The producer price index was the last of three major Labor Department reports on January's inflation rates. The first two, the consumer price index and import prices were equally dismal. Consumer prices rose 0.4% in January, while import prices increased 1.7%.

Yesterday, the dollar hit an all-time low against the euro when it sank to a value of $1.5105 per euro, its lowest mark since the euro's 1999 debut.
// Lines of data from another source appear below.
<file path="src/rtl/ram_b_arbiter.sv">
// Port-B controller for the shared data RAM: optional zero-fill sweep after reset (compile with
// `define RAM_CLEAR_EN), then round-robin valid/ready arbitration of two requesters.
module ram_b_arbiter #(
    parameter int  DATA_WIDTH         = 16,
    parameter int  RAM_REGISTER_COUNT = 1024,
    localparam int AW                 = $clog2(RAM_REGISTER_COUNT)
) (
    input  logic                  Clk,
    input  logic                  Reset,
    input  logic                  req0_valid,
    input  logic                  req0_we,
    input  logic [AW-1:0]         req0_addr,
    input  logic [DATA_WIDTH-1:0] req0_wdata,
    output logic                  req0_ready,
    output logic                  req0_rvalid,
    output logic [DATA_WIDTH-1:0] req0_rdata,
    input  logic                  req1_valid,
    input  logic                  req1_we,
    input  logic [AW-1:0]         req1_addr,
    input  logic [DATA_WIDTH-1:0] req1_wdata,
    output logic                  req1_ready,
    output logic                  req1_rvalid,
    output logic [DATA_WIDTH-1:0] req1_rdata,
    output logic [AW-1:0]         ram_address_b,
    output logic [DATA_WIDTH-1:0] ram_data_b,
    output logic                  ram_wren_b,
    input  logic [DATA_WIDTH-1:0] ram_q_b,
    output logic                  clear_busy
);

    logic          serve_s;
    logic          clearing_s;
    logic          busy_s;
    logic [AW-1:0] clr_addr_s;
    logic          grant0_s;
    logic          grant1_s;
    logic          prio_q;
    logic          prio_d;
    logic          rvalid0_q;
    logic          rvalid0_d;
    logic          rvalid1_q;
    logic          rvalid1_d;
    logic          rvalid0_s;
    logic          rvalid1_s;

`ifdef RAM_CLEAR_EN
    typedef enum logic [0:0] {
        ST_CLEAR = 1'b0,
        ST_SERVE = 1'b1
    } state_t;

    localparam logic [AW-1:0] LAST_ADDR = AW'(RAM_REGISTER_COUNT - 1);

    state_t        state_q;
    state_t        state_d;
    logic [AW-1:0] clr_cnt_q;
    logic [AW-1:0] clr_cnt_d;

    // State register and sweep counter; every reset restarts the sweep at address 0
    always_ff @(posedge Clk) begin
        if (Reset) begin
            state_q   <= ST_CLEAR;
            clr_cnt_q <= '0;
        end else begin
            state_q   <= state_d;
            clr_cnt_q <= clr_cnt_d;
        end
    end

    // Next state: leave CLEAR right after the write to the last address
    always_comb begin
        state_d   = state_q;
        clr_cnt_d = clr_cnt_q;
        case (state_q)
            ST_CLEAR: begin
                clr_cnt_d = clr_cnt_q + AW'(1);
                if (clr_cnt_q == LAST_ADDR) begin
                    state_d = ST_SERVE;
                end else begin
                    state_d = ST_CLEAR;
                end
            end
            ST_SERVE: state_d = ST_SERVE;
            default:  state_d = ST_CLEAR;
        endcase
    end

    assign serve_s    = (state_q == ST_SERVE) && !Reset;
    assign clearing_s = (state_q == ST_CLEAR) && !Reset;
    assign busy_s     = (state_q == ST_CLEAR) || Reset;
    assign clr_addr_s = clr_cnt_q;
`else
    assign serve_s    = !Reset;
    assign clearing_s = 1'b0;
    assign busy_s     = 1'b0;
    assign clr_addr_s = '0;
`endif

    // Round-robin grant: a tie goes to the requester selected by prio
    always_comb begin
        grant0_s = 1'b0;
        grant1_s = 1'b0;
        if (serve_s) begin
            if (req0_valid && req1_valid) begin
                grant0_s = !prio_q;
                grant1_s = prio_q;
            end else begin
                grant0_s = req0_valid;
                grant1_s = req1_valid;
            end
        end else begin
            grant0_s = 1'b0;
            grant1_s = 1'b0;
        end
    end

    // Priority flips to the other requester after each grant; read responses are queued one cycle
    always_comb begin
        prio_d = prio_q;
        if (grant0_s) begin
            prio_d = 1'b1;
        end else if (grant1_s) begin
            prio_d = 1'b0;
        end else begin
            prio_d = prio_q;
        end
        rvalid0_d = grant0_s && !req0_we;
        rvalid1_d = grant1_s && !req1_we;
    end

    // Priority and response-valid registers
    always_ff @(posedge Clk) begin
        if (Reset) begin
            prio_q    <= 1'b0;
            rvalid0_q <= 1'b0;
            rvalid1_q <= 1'b0;
        end else begin
            prio_q    <= prio_d;
            rvalid0_q <= rvalid0_d;
            rvalid1_q <= rvalid1_d;
        end
    end

    // A response registered just before Reset rises must not escape while Reset is high
    assign rvalid0_s = rvalid0_q && !Reset;
    assign rvalid1_s = rvalid1_q && !Reset;

    // Port-B drive, handshakes and read-data steering
    always_comb begin
        ram_wren_b    = 1'b0;
        ram_address_b = '0;
        ram_data_b    = '0;
        if (clearing_s) begin
            ram_wren_b    = 1'b1;
            ram_address_b = clr_addr_s;
        end else if (grant0_s) begin
            ram_wren_b    = req0_we;
            ram_address_b = req0_addr;
            ram_data_b    = req0_wdata;
        end else if (grant1_s) begin
            ram_wren_b    = req1_we;
            ram_address_b = req1_addr;
            ram_data_b    = req1_wdata;
        end else begin
            ram_wren_b    = 1'b0;
            ram_address_b = '0;
            ram_data_b    = '0;
        end
        req0_ready  = grant0_s;
        req1_ready  = grant1_s;
        req0_rvalid = rvalid0_s;
        req1_rvalid = rvalid1_s;
        req0_rdata  = rvalid0_s ? ram_q_b : '0;
        req1_rdata  = rvalid1_s ? ram_q_b : '0;
        clear_busy  = busy_s;
    end

endmodule
</file>
<file path="config.mk">
export PLATFORM = sky130hd
export DESIGN_NAME = ram_b_arbiter
export DESIGN_NICKNAME = d
export VERILOG_FILES = /design/src/rtl/ram_b_arbiter.sv
export SDC_FILE = /design/constraint.sdc
export NUM_CORES = 1
export LEC_CHECK = 0
export BUFFER_PORTS_ARGS = -buffer_cell sky130_fd_sc_hd__buf_2
export CORE_UTILIZATION = 29
export CTS_BUF_LIST = sky130_fd_sc_hd__clkbuf_16
export CTS_CLUSTER_DIAMETER = 60
export DETAILED_ROUTE_END_ITERATION = 10
export PLACE_DENSITY = 0.85
export SYNTH_ARGS = -nofsm -noshare
export SYNTH_HDL_FRONTEND = slang
export SYNTH_SLANG_ARGS = --single-unit
</file>
<file path="constraint.sdc">
create_clock -name Clk -period 2 [get_ports Clk]
set_clock_uncertainty 0.1 [all_clocks]
set_input_delay 0.1 -clock Clk [delete_from_list [all_inputs] [get_ports Clk]]
set_output_delay 0.1 -clock Clk [all_outputs]
set_load 0.01 [all_outputs]
</file>
==> summary.md <==
| Metric | Value |
|---|---|
| Crit Path Max Fanout | 17 |
| Worst vdd ir | 0.000524 V |
| DR WL met3 | 258 µm |
| Syn Inst Count | 118 |
| Met2 WL post-DR | 1620 µm |
| Wl on met1 | 1280 µm |
| DRT iter0 DRCs | 17 |
| CTS tree | done |
| DRT Pass-1 Iters | 4 |
| Vias | 1332 |
| CP startpoint kind | input port |
| Total Power | 640 µW |
| Die Height | 54.5 µm |
| Crit path buf inv count | 3 |
| Gr ovfl total | 0 |
| CTS root buf | clkbuf_16 |
| Req. time, crit path | 1.80 ns |
| Vias per cell | 4.76 |
| Critical path class | input port to output pin |
| Global-route wire length before repair | 3960 µm |
| Critical path, cell by cell | dlygate4sd3_1 -> buf_2 -> and2b_1 -> and2_1 -> buf_2 |
| Share of layout cells above drive strength 1 | 58.0% |
| Fin crit share | 85.2% |
| Worst setup EP type | output pin |
| FP Rows | 18 |
| Share of the yosys chip area belonging to registers | 7.50% |
| Post-route ant nets | 0 |
| Starting density of the core | 31.5% |
| Average wire per standard cell | 11.3 µm |
| Finished Layout Cells | 280 |
| RD Place Congestion | 0.704 |
| Delay-heaviest family, CP | buffers and inverters |
| # clock sinks | 3 |
| Die W | 54.5 µm |
| Slowest-stage cell, CP | dlygate4sd3_1 |
| Diode count | 0 |
| Core area | 0.00254 mm² |
| Pwr dens | 415 mW/mm² |
| Yosys reg bits | 3 |
| Cts bufs inserted | 3 |
| Largest net degree at the start of global routing | 32 |
| Layout Nets | 325 |
| Buffers on Ports | 136 |
| DP Cell Count | 273 |
| Hold crit path type | input port to flip-flop |
| Critical Path AT | 1.50 ns |
| Most frequent cells in the layout | 136 x buf_2, 32 x and2_1, 30 x nor2_1 |
| Clock latency on the worst-skew pair | 0.22 ns |
| Synth-to-Final Area Change | 92.5% |
| Count of final setup violators | 0 |
| Cell Area, Synth | 801 µm² |
| CTS max path bufs | 2 |
| Post-route DRC | 0 |
| Fillers | 258 |
| Most common cell after layout, fill and taps aside | buf_2 |
| Final hold violations | 0 |
| YS warnings | 0 |
| # IOs | 138 |
| Crit-path most repeated cell | buf_2 |
| Syn nets | 192 |
| Die area | 0.00298 mm² |
| DP HPWL | 2370 µm |
| Fmax | 587 MHz |
| CTS H-tree depth | 1 |
| # Max-Cap Violations | 0 |
| RSZ-0062 raised after global routing | false |
| CP peak stage delay | 0.53 ns |
| Leakage | 0.949 nW |
| Total Routing Usage GR | 18.0% |
| Avg Synthesized Cell Area | 6.79 µm² |
| Distinct cell type count after synthesis | 17 |
| Max-slew violation count | 0 |
| Vias in the first global route | 947 |
| Min cycle time layout | 1.70 ns |
| Initial antenna violation count | 0 |
| Worst-path clk slew | 0.03 ns |
| Max layer used | met3 |
| Post-Route WL | 3160 µm |
| Status | finished, final reports clean |
| Setup TNS | 0 ns |
==> stage by stage <==
step / hold slack (ns) / worst slack (ns) / instance area (µm²) / utilization, %
3_5_place_dp: 0.189 / 0.646 / 1430 / 56.3
4_1_cts: 0.0794 / 0.281 / 1540 / 60.6
3_3_place_gp: 0.186 / 0.657 / 1430 / 56.3
6_report: 0.0807 / 0.297 / 1540 / 60.6
2_1_floorplan: 0.0709 / 0.788 / 801 / -
5_1_grt: 0.0967 / 0.160 / 1540 / 60.6
==> sequential cells by signal (all words and copies together) (netlist names) <==
register / flops
prio_q: 1
rvalid0_q: 1
rvalid1_q: 1
==> power by group <==
| group | internal, mW | switching (mW) | total (mW) |
|---|---|---|---|
| sequential | 0.0635 | 0.00240 | 0.0659 |
| combinational | 0.129 | 0.132 | 0.261 |
| clock | 0.258 | 0.0550 | 0.313 |
==> path summary, 6_finish.rpt <==
check | start | end | slack (ns) | cells past startpoint
setup / recovery | Reset | req1_rdata[9] | 0.30 | 5
hold / removal | req0_valid | rvalid0_q$_SDFF_PP0_ | 0.08 | 3
setup reg to reg | prio_q$_SDFFE_PP0P_ | rvalid1_q$_SDFF_PP0_ | 0.80 | 4
hold reg to reg | prio_q$_SDFFE_PP0P_ | prio_q$_SDFFE_PP0P_ | 0.52 | 2
==> routing by layer <==
metal / track usage (%) / vias to the layer above
met2: 31.1 / 71
met4: 5.13 / 0
li1: - / 687
met3: 2.78 / 0
met5: 0 / -
met1: 22.6 / 574
==> cells by family (layout without fill, tap and decap cells) <==
group | Yosys count | in the layout | share of synthesized area (%)
simple gates | 70 | 70 | 45.0
compound gates | 29 | 29 | 32.5
buf+inv | 15 | 147 | 14.5
flops | 3 | 3 | 7.50
other cells | 1 | 1 | 0.468
==> worst reg2reg max path, delay by kind of cell (launching register included) <==
kind                   cells  cell delay [ns]
flip-flops                 1             0.39
buffers and inverters      1             0.27
AND/OR/NAND/NOR            3             0.37
==> cell usage after synthesis <==
master    instances  share of area (%)
a21boi_4          1                2.3
a32oi_1          27                 30
and2_1           32                 25
and2b_1           2                1.9
buf_2             3                1.9
buf_4             5                4.7
buf_6             2                2.8
buf_8             2                3.8
clkbuf_1          3                1.4
conb_1            1               0.47
dfxtp_1           3                7.5
nand2_1           3                1.4
nand2b_1          1               0.78
nor2_1           30                 14
nor3_1            1               0.62
nor3_2            1                1.3
o21ai_0           1               0.62
==> repair_timing <==
action | 4_1_cts | 5_1_grt
resized for setup | 0 | 0
hold buffers | 3 | 0
buffers inserted | 0 | 0
hold endpoints to repair | 3 | 0
==> area by class of cell <==
type,count,area (µm²),area share (%)
timing repair buffer,143,741,48.1
multi-input combinational,100,624,40.5
clock buffer,3,75.1,4.87
sequential,3,60.1,3.90
tap,30,37.5,2.44
clock inverter,1,3.75,0.244
Note: power is estimated with default switching activity, not from simulation.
The greenback has slipped 4% against the euro in the past three weeks.

Some analysts had previously suggested that higher levels of inflation would dampen the Fed's rate-cutting enthusiasm, but that doesn't appear to be the case.
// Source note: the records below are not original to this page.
--- src/rtl/operate_cmd_receiver.sv ---
// ----------------------------------------------------------------------------
// operate_cmd_receiver
//
// Receives 8-bit command frames from the traveler operate machine, filters
// them and queues the one-hot operation codes in a small FIFO for a
// downstream consumer.
//
// Frame layout: [1:0] tag, [6:2] one-hot op, [7] ignored.
//   NULL      : tag==2'b10, op==0            -> ignored
//   VALID     : tag==2'b10, op exactly one-hot -> queued
//   MALFORMED : anything else                -> dropped, counted
//
// Ports
//   clk       in   single clock, rising edge
//   rst_n     in   asynchronous active-low reset
//   data      in   [7:0] command frame, registered every clock
//   op_ready  in   consumer accepts the head entry this cycle
//   clr       in   synchronous clear of overflow and err_cnt
//   op_valid  out  FIFO non-empty
//   op_code   out  [4:0] head op (get, put, interact, move, throw); 0 if empty
//   level     out  [LW-1:0] FIFO occupancy 0..DEPTH
//   overflow  out  sticky: a VALID command was dropped on a full FIFO
//   err_cnt   out  [7:0] saturating count of MALFORMED frames
//
// Handshake: the head entry leaves the FIFO on a rising edge where
// op_valid and op_ready are both 1; op_ready is ignored while op_valid is 0,
// and op_code holds steady while op_valid=1 and op_ready=0.
//
// Build option: define OPCMD_ERRCNT_EN to implement err_cnt; otherwise
// err_cnt is tied to 0 (MALFORMED frames are still dropped).
// ----------------------------------------------------------------------------
module operate_cmd_receiver #(
    parameter int DEPTH = 4,
    parameter int LW    = 3
) (
    input  logic          clk,
    input  logic          rst_n,
    input  logic [7:0]    data,
    input  logic          op_ready,
    input  logic          clr,
    output logic          op_valid,
    output logic [4:0]    op_code,
    output logic [LW-1:0] level,
    output logic          overflow,
    output logic [7:0]    err_cnt
);

    localparam int PW = (DEPTH > 1) ? $clog2(DEPTH) : 1;

    // Input stage; resets to a NULL frame so nothing is queued out of reset.
    logic [7:0]    frame_q;

    logic [PW-1:0] wr_ptr_q, wr_ptr_d;
    logic [PW-1:0] rd_ptr_q, rd_ptr_d;
    logic [LW-1:0] count_q, count_d;
    logic          overflow_q, overflow_d;
    logic [4:0]    mem_q [DEPTH];

    logic [4:0]    frame_op;
    logic          tag_ok;
    logic          op_onehot;
    logic          frame_valid;
    logic          frame_null;
    logic          frame_malformed;
    logic          fifo_empty;
    logic          fifo_full;
    logic          pop;
    logic          push_acc;
    logic          drop;

    // ------------------------------------------------------------------
    // Frame classification (bit 7 takes no part)
    // ------------------------------------------------------------------
    always_comb begin
        frame_op        = frame_q[6:2];
        tag_ok          = (frame_q[1:0] == 2'b10);
        // x & (x-1) clears the lowest set bit; zero result means one bit set.
        op_onehot       = (frame_op != 5'd0) &&
                          ((frame_op & (frame_op - 5'd1)) == 5'd0);
        frame_valid     = tag_ok && op_onehot;
        frame_null      = tag_ok && (frame_op == 5'd0);
        frame_malformed = !frame_valid && !frame_null;
    end

    // ------------------------------------------------------------------
    // FIFO control
    // ------------------------------------------------------------------
    assign fifo_empty = (count_q == '0);
    assign fifo_full  = (count_q == LW'(DEPTH));
    // An empty FIFO cannot pop, so push+pop on empty degenerates to push.
    assign pop        = !fifo_empty && op_ready;
    // A full FIFO still takes the push when the head leaves on the same edge.
    assign push_acc   = frame_valid && (!fifo_full || pop);
    assign drop       = frame_valid && fifo_full && !pop;

    always_comb begin
        wr_ptr_d   = wr_ptr_q;
        rd_ptr_d   = rd_ptr_q;
        count_d    = count_q;
        overflow_d = overflow_q;

        // Pointers are PW bits wide and DEPTH is a power of two, so the
        // increment wraps modulo DEPTH on its own.
        if (push_acc) begin
            wr_ptr_d = wr_ptr_q + PW'(1);
        end
        if (pop) begin
            rd_ptr_d = rd_ptr_q + PW'(1);
        end

        case ({push_acc, pop})
            2'b10:   count_d = count_q + LW'(1);
            2'b01:   count_d = count_q - LW'(1);
            default: count_d = count_q;
        endcase

        if (clr) begin
            overflow_d = 1'b0;
        end else if (drop) begin
            overflow_d = 1'b1;
        end
    end

    always_ff @(posedge clk or negedge rst_n) begin
        if (!rst_n) begin
            frame_q    <= 8'b0000_0010;
            wr_ptr_q   <= '0;
            rd_ptr_q   <= '0;
            count_q    <= '0;
            overflow_q <= 1'b0;
        end else begin
            frame_q    <= data;
            wr_ptr_q   <= wr_ptr_d;
            rd_ptr_q   <= rd_ptr_d;
            count_q    <= count_d;
            overflow_q <= overflow_d;
        end
    end

    // Storage needs no reset: an entry is only visible while count_q covers it.
    always_ff @(posedge clk) begin
        if (push_acc) begin
            mem_q[wr_ptr_q] <= frame_op;
        end
    end

    assign op_valid = !fifo_empty;
    assign op_code  = fifo_empty ? 5'd0 : mem_q[rd_ptr_q];
    assign level    = count_q;
    assign overflow = overflow_q;

    // ------------------------------------------------------------------
    // Malformed-frame counter
    // ------------------------------------------------------------------
`ifdef OPCMD_ERRCNT_EN
    logic [7:0] err_q, err_d;
    logic       unused_bits;

    always_comb begin
        err_d = err_q;
        if (clr) begin
            err_d = 8'd0;
        end else if (frame_malformed && (err_q != 8'hFF)) begin
            err_d = err_q + 8'd1;
        end
    end

    always_ff @(posedge clk or negedge rst_n) begin
        if (!rst_n) begin
            err_q <= 8'd0;
        end else begin
            err_q <= err_d;
        end
    end

    assign err_cnt     = err_q;
    assign unused_bits = frame_q[7];
`else
    logic unused_bits;

    assign err_cnt     = 8'd0;
    assign unused_bits = ^{frame_q[7], frame_malformed};
`endif

endmodule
"I do not expect the recent elevated inflation rates to persist," Vice Chairman Kohn said in a speech prepared for delivery Tuesday at the University of North Carolina at Wilmington. "In my view, the adverse dynamics of the financial markets and the economy have presented the greater threat to economic welfare in the United States," Kohn said.

Chairman Bernanke said yesterday that further increases in commodity prices and the recent data collected on consumer prices "suggest slightly greater upside risks to the projections of both overall and core inflation than we saw last month."

Bernanke did note that "any tendency of inflation expectations to become unmoored, or for the Federal Reserve's inflation-fighting credibility to be eroded, would greatly complicate the task of sustaining price stability and could reduce the flexibility of the FOMC."

"Accordingly, in the months ahead, the Federal Reserve will continue to closely monitor inflation and inflation expectations," Bernanke said.

Still, Bernanke was careful to emphasize downside risks to growth as his main concern and left open the possibility for further rate cuts at the Fed's next meeting March 18. Futures indicate that traders anticipate the Fed will cut rates by another half a point by that time.